→ PROMPT
Copy out all the entries exactly.

→ MATERIAL SUPPLIED
···
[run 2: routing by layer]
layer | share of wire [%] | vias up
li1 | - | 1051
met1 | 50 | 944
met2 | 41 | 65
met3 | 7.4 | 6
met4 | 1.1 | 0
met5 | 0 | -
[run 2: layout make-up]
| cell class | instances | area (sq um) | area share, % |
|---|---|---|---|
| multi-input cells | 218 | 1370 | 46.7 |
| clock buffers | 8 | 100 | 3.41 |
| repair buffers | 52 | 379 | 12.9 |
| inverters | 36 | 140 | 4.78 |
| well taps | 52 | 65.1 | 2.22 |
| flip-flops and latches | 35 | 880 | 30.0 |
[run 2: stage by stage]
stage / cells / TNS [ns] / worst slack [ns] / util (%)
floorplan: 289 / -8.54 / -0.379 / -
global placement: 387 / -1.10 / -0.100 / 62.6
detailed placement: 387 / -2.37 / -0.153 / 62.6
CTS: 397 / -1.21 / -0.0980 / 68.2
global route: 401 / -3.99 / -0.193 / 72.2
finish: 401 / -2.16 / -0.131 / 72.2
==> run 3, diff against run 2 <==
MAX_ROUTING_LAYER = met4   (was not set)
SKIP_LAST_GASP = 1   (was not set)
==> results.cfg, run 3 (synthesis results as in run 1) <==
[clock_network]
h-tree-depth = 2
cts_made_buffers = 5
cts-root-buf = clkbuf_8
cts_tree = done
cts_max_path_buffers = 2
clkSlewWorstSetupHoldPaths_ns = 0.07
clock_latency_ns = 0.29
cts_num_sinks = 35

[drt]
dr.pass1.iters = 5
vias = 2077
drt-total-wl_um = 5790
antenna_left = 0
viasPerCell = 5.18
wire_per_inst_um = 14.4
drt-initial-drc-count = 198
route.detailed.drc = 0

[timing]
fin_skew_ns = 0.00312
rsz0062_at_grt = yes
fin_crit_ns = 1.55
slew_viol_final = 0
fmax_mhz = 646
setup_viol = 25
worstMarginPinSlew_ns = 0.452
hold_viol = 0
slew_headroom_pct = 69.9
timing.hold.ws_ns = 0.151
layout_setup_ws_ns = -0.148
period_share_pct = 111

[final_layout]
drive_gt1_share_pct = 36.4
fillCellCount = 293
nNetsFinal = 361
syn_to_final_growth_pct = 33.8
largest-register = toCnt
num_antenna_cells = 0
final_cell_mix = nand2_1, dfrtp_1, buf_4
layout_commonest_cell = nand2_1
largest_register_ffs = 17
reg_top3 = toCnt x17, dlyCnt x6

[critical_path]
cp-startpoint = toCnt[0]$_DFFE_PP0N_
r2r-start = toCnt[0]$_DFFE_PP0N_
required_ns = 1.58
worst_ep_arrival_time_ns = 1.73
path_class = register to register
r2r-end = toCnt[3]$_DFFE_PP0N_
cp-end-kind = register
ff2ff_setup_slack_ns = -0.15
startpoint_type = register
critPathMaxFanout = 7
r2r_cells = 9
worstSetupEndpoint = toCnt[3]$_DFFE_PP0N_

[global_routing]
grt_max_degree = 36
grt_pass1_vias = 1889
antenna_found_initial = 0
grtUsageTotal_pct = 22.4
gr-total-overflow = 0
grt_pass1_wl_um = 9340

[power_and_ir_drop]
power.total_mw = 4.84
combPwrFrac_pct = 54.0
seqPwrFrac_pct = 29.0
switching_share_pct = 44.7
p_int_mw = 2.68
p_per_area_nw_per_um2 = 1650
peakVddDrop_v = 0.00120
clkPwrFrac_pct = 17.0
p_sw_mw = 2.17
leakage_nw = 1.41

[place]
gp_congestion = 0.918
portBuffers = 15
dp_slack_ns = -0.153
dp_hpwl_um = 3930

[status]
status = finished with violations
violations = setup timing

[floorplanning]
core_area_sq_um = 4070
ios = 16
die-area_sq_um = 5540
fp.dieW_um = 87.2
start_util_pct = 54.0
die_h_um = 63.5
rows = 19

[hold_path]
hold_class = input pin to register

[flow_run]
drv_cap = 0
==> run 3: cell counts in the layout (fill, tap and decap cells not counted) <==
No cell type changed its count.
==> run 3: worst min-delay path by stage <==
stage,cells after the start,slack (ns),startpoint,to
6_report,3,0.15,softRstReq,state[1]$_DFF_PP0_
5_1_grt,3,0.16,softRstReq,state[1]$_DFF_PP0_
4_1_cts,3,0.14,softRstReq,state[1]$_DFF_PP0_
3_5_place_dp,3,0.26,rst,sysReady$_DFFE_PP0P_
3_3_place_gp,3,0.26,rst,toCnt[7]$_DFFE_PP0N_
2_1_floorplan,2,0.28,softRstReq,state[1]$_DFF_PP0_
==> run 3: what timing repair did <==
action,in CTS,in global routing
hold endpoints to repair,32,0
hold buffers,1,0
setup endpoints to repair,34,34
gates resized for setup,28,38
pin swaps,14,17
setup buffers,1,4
**config.mk**
```make
export PLATFORM = sky130hd
export DESIGN_NAME = pc_hazard_ctrl
export DESIGN_NICKNAME = d
export VERILOG_FILES = /design/src/rtl/pc_hazard_ctrl_pkg.sv /design/src/rtl/pc_hazard_ctrl_hazard_detect.sv /design/src/rtl/pc_hazard_ctrl.sv
export SDC_FILE = /design/constraint.sdc
export NUM_CORES = 1
export LEC_CHECK = 0
export BUFFER_PORTS_ARGS = -buffer_cell sky130_fd_sc_hd__buf_2
export CAP_MARGIN = 15
export CORE_ASPECT_RATIO = 1.2
export CORE_MARGIN = 1
export CORE_UTILIZATION = 55
export DETAILED_ROUTE_END_ITERATION = 10
export MAX_ROUTING_LAYER = met4
export PLACE_DENSITY = 0.89
export SYNTH_ARGS = -nofsm -noshare
export SYNTH_HDL_FRONTEND = slang
export SYNTH_SLANG_ARGS = --single-unit
export TNS_END_PERCENT = 30
```
**constraint.sdc**
```tcl
create_clock -name clk_i -period 5.4 [get_ports clk_i]
set_input_delay 0.54 -clock clk_i [delete_from_list [all_inputs] [get_ports clk_i]]
set_output_delay 0.54 -clock clk_i [all_outputs]
set_load 0.005 [all_outputs]
```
···
→ FINISHED TASK
[run 2: routing by layer]
layer | share of wire [%] | vias up
li1 | - | 1051
met1 | 50 | 944
met2 | 41 | 65
met3 | 7.4 | 6
met4 | 1.1 | 0
met5 | 0 | -
[run 2: layout make-up]
| cell class | instances | area (sq um) | area share, % |
|---|---|---|---|
| multi-input cells | 218 | 1370 | 46.7 |
| clock buffers | 8 | 100 | 3.41 |
| repair buffers | 52 | 379 | 12.9 |
| inverters | 36 | 140 | 4.78 |
| well taps | 52 | 65.1 | 2.22 |
| flip-flops and latches | 35 | 880 | 30.0 |
[run 2: stage by stage]
stage / cells / TNS [ns] / worst slack [ns] / util (%)
floorplan: 289 / -8.54 / -0.379 / -
global placement: 387 / -1.10 / -0.100 / 62.6
detailed placement: 387 / -2.37 / -0.153 / 62.6
CTS: 397 / -1.21 / -0.0980 / 68.2
global route: 401 / -3.99 / -0.193 / 72.2
finish: 401 / -2.16 / -0.131 / 72.2
==> run 3, diff against run 2 <==
MAX_ROUTING_LAYER = met4   (was not set)
SKIP_LAST_GASP = 1   (was not set)
==> results.cfg, run 3 (synthesis results as in run 1) <==
[clock_network]
h-tree-depth = 2
cts_made_buffers = 5
cts-root-buf = clkbuf_8
cts_tree = done
cts_max_path_buffers = 2
clkSlewWorstSetupHoldPaths_ns = 0.07
clock_latency_ns = 0.29
cts_num_sinks = 35

[drt]
dr.pass1.iters = 5
vias = 2077
drt-total-wl_um = 5790
antenna_left = 0
viasPerCell = 5.18
wire_per_inst_um = 14.4
drt-initial-drc-count = 198
route.detailed.drc = 0

[timing]
fin_skew_ns = 0.00312
rsz0062_at_grt = yes
fin_crit_ns = 1.55
slew_viol_final = 0
fmax_mhz = 646
setup_viol = 25
worstMarginPinSlew_ns = 0.452
hold_viol = 0
slew_headroom_pct = 69.9
timing.hold.ws_ns = 0.151
layout_setup_ws_ns = -0.148
period_share_pct = 111

[final_layout]
drive_gt1_share_pct = 36.4
fillCellCount = 293
nNetsFinal = 361
syn_to_final_growth_pct = 33.8
largest-register = toCnt
num_antenna_cells = 0
final_cell_mix = nand2_1, dfrtp_1, buf_4
layout_commonest_cell = nand2_1
largest_register_ffs = 17
reg_top3 = toCnt x17, dlyCnt x6

[critical_path]
cp-startpoint = toCnt[0]$_DFFE_PP0N_
r2r-start = toCnt[0]$_DFFE_PP0N_
required_ns = 1.58
worst_ep_arrival_time_ns = 1.73
path_class = register to register
r2r-end = toCnt[3]$_DFFE_PP0N_
cp-end-kind = register
ff2ff_setup_slack_ns = -0.15
startpoint_type = register
critPathMaxFanout = 7
r2r_cells = 9
worstSetupEndpoint = toCnt[3]$_DFFE_PP0N_

[global_routing]
grt_max_degree = 36
grt_pass1_vias = 1889
antenna_found_initial = 0
grtUsageTotal_pct = 22.4
gr-total-overflow = 0
grt_pass1_wl_um = 9340

[power_and_ir_drop]
power.total_mw = 4.84
combPwrFrac_pct = 54.0
seqPwrFrac_pct = 29.0
switching_share_pct = 44.7
p_int_mw = 2.68
p_per_area_nw_per_um2 = 1650
peakVddDrop_v = 0.00120
clkPwrFrac_pct = 17.0
p_sw_mw = 2.17
leakage_nw = 1.41

[place]
gp_congestion = 0.918
portBuffers = 15
dp_slack_ns = -0.153
dp_hpwl_um = 3930

[status]
status = finished with violations
violations = setup timing

[floorplanning]
core_area_sq_um = 4070
ios = 16
die-area_sq_um = 5540
fp.dieW_um = 87.2
start_util_pct = 54.0
die_h_um = 63.5
rows = 19

[hold_path]
hold_class = input pin to register

[flow_run]
drv_cap = 0
==> run 3: cell counts in the layout (fill, tap and decap cells not counted) <==
No cell type changed its count.
==> run 3: worst min-delay path by stage <==
stage,cells after the start,slack (ns),startpoint,to
6_report,3,0.15,softRstReq,state[1]$_DFF_PP0_
5_1_grt,3,0.16,softRstReq,state[1]$_DFF_PP0_
4_1_cts,3,0.14,softRstReq,state[1]$_DFF_PP0_
3_5_place_dp,3,0.26,rst,sysReady$_DFFE_PP0P_
3_3_place_gp,3,0.26,rst,toCnt[7]$_DFFE_PP0N_
2_1_floorplan,2,0.28,softRstReq,state[1]$_DFF_PP0_
==> run 3: what timing repair did <==
action,in CTS,in global routing
hold endpoints to repair,32,0
hold buffers,1,0
setup endpoints to repair,34,34
gates resized for setup,28,38
pin swaps,14,17
setup buffers,1,4
**config.mk**
```make
export PLATFORM = sky130hd
export DESIGN_NAME = pc_hazard_ctrl
export DESIGN_NICKNAME = d
export VERILOG_FILES = /design/src/rtl/pc_hazard_ctrl_pkg.sv /design/src/rtl/pc_hazard_ctrl_hazard_detect.sv /design/src/rtl/pc_hazard_ctrl.sv
export SDC_FILE = /design/constraint.sdc
export NUM_CORES = 1
export LEC_CHECK = 0
export BUFFER_PORTS_ARGS = -buffer_cell sky130_fd_sc_hd__buf_2
export CAP_MARGIN = 15
export CORE_ASPECT_RATIO = 1.2
export CORE_MARGIN = 1
export CORE_UTILIZATION = 55
export DETAILED_ROUTE_END_ITERATION = 10
export MAX_ROUTING_LAYER = met4
export PLACE_DENSITY = 0.89
export SYNTH_ARGS = -nofsm -noshare
export SYNTH_HDL_FRONTEND = slang
export SYNTH_SLANG_ARGS = --single-unit
export TNS_END_PERCENT = 30
```
**constraint.sdc**
```tcl
create_clock -name clk_i -period 5.4 [get_ports clk_i]
set_input_delay 0.54 -clock clk_i [delete_from_list [all_inputs] [get_ports clk_i]]
set_output_delay 0.54 -clock clk_i [all_outputs]
set_load 0.005 [all_outputs]
```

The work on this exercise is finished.